+++ DATA +++

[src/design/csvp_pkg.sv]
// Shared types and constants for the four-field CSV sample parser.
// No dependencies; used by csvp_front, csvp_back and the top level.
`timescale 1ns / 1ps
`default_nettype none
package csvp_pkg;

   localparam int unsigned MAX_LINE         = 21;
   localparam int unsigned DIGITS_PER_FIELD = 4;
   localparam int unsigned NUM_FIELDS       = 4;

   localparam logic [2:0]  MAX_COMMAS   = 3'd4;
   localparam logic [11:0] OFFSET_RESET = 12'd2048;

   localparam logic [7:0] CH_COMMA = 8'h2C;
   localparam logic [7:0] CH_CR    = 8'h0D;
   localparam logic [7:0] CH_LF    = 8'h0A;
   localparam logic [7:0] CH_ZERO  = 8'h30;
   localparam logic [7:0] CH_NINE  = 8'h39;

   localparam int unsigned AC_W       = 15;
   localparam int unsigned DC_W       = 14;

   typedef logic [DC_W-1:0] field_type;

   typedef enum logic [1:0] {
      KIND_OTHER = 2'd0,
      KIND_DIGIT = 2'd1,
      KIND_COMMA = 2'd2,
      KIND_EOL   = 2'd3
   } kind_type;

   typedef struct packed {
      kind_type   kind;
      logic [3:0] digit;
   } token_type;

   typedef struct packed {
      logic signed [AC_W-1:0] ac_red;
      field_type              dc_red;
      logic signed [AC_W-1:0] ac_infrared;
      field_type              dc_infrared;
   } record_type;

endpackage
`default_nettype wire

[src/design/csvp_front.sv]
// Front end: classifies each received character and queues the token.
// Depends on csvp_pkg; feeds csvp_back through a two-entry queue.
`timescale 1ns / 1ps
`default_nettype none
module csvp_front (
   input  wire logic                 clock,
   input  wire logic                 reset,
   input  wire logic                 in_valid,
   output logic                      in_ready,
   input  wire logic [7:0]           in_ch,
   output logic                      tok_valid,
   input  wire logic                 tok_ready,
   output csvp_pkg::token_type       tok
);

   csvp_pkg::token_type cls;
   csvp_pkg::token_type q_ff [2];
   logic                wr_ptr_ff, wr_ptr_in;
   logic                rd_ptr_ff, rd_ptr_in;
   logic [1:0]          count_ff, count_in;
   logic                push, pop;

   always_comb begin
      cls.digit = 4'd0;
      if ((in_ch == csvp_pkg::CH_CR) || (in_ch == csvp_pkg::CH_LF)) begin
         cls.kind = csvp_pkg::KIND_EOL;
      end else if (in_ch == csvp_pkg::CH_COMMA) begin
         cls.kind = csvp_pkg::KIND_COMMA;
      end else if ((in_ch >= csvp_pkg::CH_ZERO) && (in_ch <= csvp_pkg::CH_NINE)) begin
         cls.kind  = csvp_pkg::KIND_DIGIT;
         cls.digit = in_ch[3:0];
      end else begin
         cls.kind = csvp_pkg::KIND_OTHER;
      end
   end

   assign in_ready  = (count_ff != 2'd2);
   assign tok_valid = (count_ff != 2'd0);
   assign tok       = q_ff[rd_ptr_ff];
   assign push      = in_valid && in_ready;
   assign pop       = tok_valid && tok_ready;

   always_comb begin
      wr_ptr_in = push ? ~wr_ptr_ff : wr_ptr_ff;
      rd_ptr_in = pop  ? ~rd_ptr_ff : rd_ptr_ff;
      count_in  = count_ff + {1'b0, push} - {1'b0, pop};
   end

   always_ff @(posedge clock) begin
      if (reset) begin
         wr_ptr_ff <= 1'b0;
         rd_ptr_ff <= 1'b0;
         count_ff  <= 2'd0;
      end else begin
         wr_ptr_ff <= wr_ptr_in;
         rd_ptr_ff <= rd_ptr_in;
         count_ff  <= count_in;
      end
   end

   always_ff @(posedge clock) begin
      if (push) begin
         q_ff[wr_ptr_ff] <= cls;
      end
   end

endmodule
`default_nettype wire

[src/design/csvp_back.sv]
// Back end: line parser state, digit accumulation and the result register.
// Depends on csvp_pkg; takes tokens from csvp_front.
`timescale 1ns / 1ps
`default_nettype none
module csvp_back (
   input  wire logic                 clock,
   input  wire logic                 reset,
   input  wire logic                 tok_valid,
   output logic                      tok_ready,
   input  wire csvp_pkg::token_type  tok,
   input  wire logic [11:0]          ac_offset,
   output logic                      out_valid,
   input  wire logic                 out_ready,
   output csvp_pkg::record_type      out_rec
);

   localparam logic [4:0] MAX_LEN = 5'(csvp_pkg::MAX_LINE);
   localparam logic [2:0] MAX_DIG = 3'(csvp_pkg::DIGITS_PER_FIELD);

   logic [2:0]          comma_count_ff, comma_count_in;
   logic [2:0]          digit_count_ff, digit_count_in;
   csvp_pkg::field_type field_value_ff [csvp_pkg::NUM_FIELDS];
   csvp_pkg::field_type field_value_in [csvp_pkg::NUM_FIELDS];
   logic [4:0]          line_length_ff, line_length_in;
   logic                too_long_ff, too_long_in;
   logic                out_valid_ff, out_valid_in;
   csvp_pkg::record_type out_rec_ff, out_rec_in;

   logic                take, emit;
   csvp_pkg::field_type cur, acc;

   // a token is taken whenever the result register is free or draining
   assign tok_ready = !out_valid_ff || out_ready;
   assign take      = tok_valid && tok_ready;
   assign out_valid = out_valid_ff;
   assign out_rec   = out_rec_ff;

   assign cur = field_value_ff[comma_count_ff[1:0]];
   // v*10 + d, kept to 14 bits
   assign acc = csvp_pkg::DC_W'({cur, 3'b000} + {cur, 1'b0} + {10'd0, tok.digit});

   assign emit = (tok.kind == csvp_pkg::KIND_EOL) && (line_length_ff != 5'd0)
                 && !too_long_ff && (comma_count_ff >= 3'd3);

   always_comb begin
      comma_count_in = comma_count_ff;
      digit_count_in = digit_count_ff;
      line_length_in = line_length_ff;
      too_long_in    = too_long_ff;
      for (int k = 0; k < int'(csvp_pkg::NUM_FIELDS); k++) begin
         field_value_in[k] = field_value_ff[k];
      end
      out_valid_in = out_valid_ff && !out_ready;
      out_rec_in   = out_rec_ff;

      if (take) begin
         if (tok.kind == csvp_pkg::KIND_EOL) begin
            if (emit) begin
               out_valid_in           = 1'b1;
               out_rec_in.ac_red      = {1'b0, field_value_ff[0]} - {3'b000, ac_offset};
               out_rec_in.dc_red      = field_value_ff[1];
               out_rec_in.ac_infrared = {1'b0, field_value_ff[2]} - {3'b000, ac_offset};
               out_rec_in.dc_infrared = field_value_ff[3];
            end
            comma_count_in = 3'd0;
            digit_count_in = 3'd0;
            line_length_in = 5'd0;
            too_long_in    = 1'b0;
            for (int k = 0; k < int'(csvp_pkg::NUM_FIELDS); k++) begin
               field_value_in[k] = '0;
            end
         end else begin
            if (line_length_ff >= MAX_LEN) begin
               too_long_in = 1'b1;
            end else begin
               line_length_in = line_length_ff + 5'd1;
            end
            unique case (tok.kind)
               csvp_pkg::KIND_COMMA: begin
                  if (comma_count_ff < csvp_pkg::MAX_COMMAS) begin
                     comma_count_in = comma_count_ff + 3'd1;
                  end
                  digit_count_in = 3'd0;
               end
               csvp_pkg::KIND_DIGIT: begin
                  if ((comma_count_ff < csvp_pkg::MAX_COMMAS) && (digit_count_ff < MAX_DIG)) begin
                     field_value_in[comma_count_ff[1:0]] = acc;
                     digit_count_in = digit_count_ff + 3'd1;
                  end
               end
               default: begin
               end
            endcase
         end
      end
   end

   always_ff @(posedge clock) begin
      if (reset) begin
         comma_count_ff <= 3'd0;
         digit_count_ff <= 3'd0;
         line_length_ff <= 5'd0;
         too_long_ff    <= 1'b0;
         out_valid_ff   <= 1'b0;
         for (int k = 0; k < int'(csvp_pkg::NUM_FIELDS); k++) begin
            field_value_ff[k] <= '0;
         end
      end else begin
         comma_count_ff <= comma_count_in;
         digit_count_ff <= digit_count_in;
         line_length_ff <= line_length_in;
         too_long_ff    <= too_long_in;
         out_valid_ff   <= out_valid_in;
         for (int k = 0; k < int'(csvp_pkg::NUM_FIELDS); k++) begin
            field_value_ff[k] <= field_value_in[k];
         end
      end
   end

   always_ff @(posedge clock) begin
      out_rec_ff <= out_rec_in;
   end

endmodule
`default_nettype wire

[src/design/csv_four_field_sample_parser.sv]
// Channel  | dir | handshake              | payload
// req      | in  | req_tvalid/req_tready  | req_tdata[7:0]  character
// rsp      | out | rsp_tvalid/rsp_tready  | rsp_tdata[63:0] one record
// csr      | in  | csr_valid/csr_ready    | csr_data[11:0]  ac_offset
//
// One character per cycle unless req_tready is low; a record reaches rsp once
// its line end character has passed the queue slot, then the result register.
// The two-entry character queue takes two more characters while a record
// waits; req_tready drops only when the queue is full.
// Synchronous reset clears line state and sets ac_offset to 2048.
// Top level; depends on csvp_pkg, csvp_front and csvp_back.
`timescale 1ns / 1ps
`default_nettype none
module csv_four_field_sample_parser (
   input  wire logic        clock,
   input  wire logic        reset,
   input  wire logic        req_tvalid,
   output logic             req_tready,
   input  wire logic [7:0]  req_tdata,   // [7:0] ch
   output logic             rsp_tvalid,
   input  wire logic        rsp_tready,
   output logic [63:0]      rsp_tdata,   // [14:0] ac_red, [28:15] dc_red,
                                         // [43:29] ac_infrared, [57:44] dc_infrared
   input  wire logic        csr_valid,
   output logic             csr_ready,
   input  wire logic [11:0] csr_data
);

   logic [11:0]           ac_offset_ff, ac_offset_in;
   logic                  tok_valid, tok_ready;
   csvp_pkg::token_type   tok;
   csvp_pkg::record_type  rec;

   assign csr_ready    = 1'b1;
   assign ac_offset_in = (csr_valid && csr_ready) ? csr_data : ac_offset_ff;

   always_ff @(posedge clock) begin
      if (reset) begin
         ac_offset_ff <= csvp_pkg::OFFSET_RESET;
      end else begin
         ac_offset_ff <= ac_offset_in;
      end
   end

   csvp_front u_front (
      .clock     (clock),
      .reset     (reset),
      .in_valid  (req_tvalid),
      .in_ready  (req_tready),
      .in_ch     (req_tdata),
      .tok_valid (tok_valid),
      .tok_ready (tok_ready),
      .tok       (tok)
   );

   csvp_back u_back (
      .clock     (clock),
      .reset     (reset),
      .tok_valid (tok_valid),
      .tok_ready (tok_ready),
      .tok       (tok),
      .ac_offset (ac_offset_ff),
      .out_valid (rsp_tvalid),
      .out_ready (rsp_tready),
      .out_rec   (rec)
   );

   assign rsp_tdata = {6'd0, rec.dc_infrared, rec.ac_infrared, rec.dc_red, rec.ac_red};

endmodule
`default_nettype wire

+++

◆ WORK TASK:
Could you return all lines from the records that include the word "emit"?

◆ ANSWER TO THIS TASK:
   logic                take, emit;
   assign emit = (tok.kind == csvp_pkg::KIND_EOL) && (line_length_ff != 5'd0)
            if (emit) begin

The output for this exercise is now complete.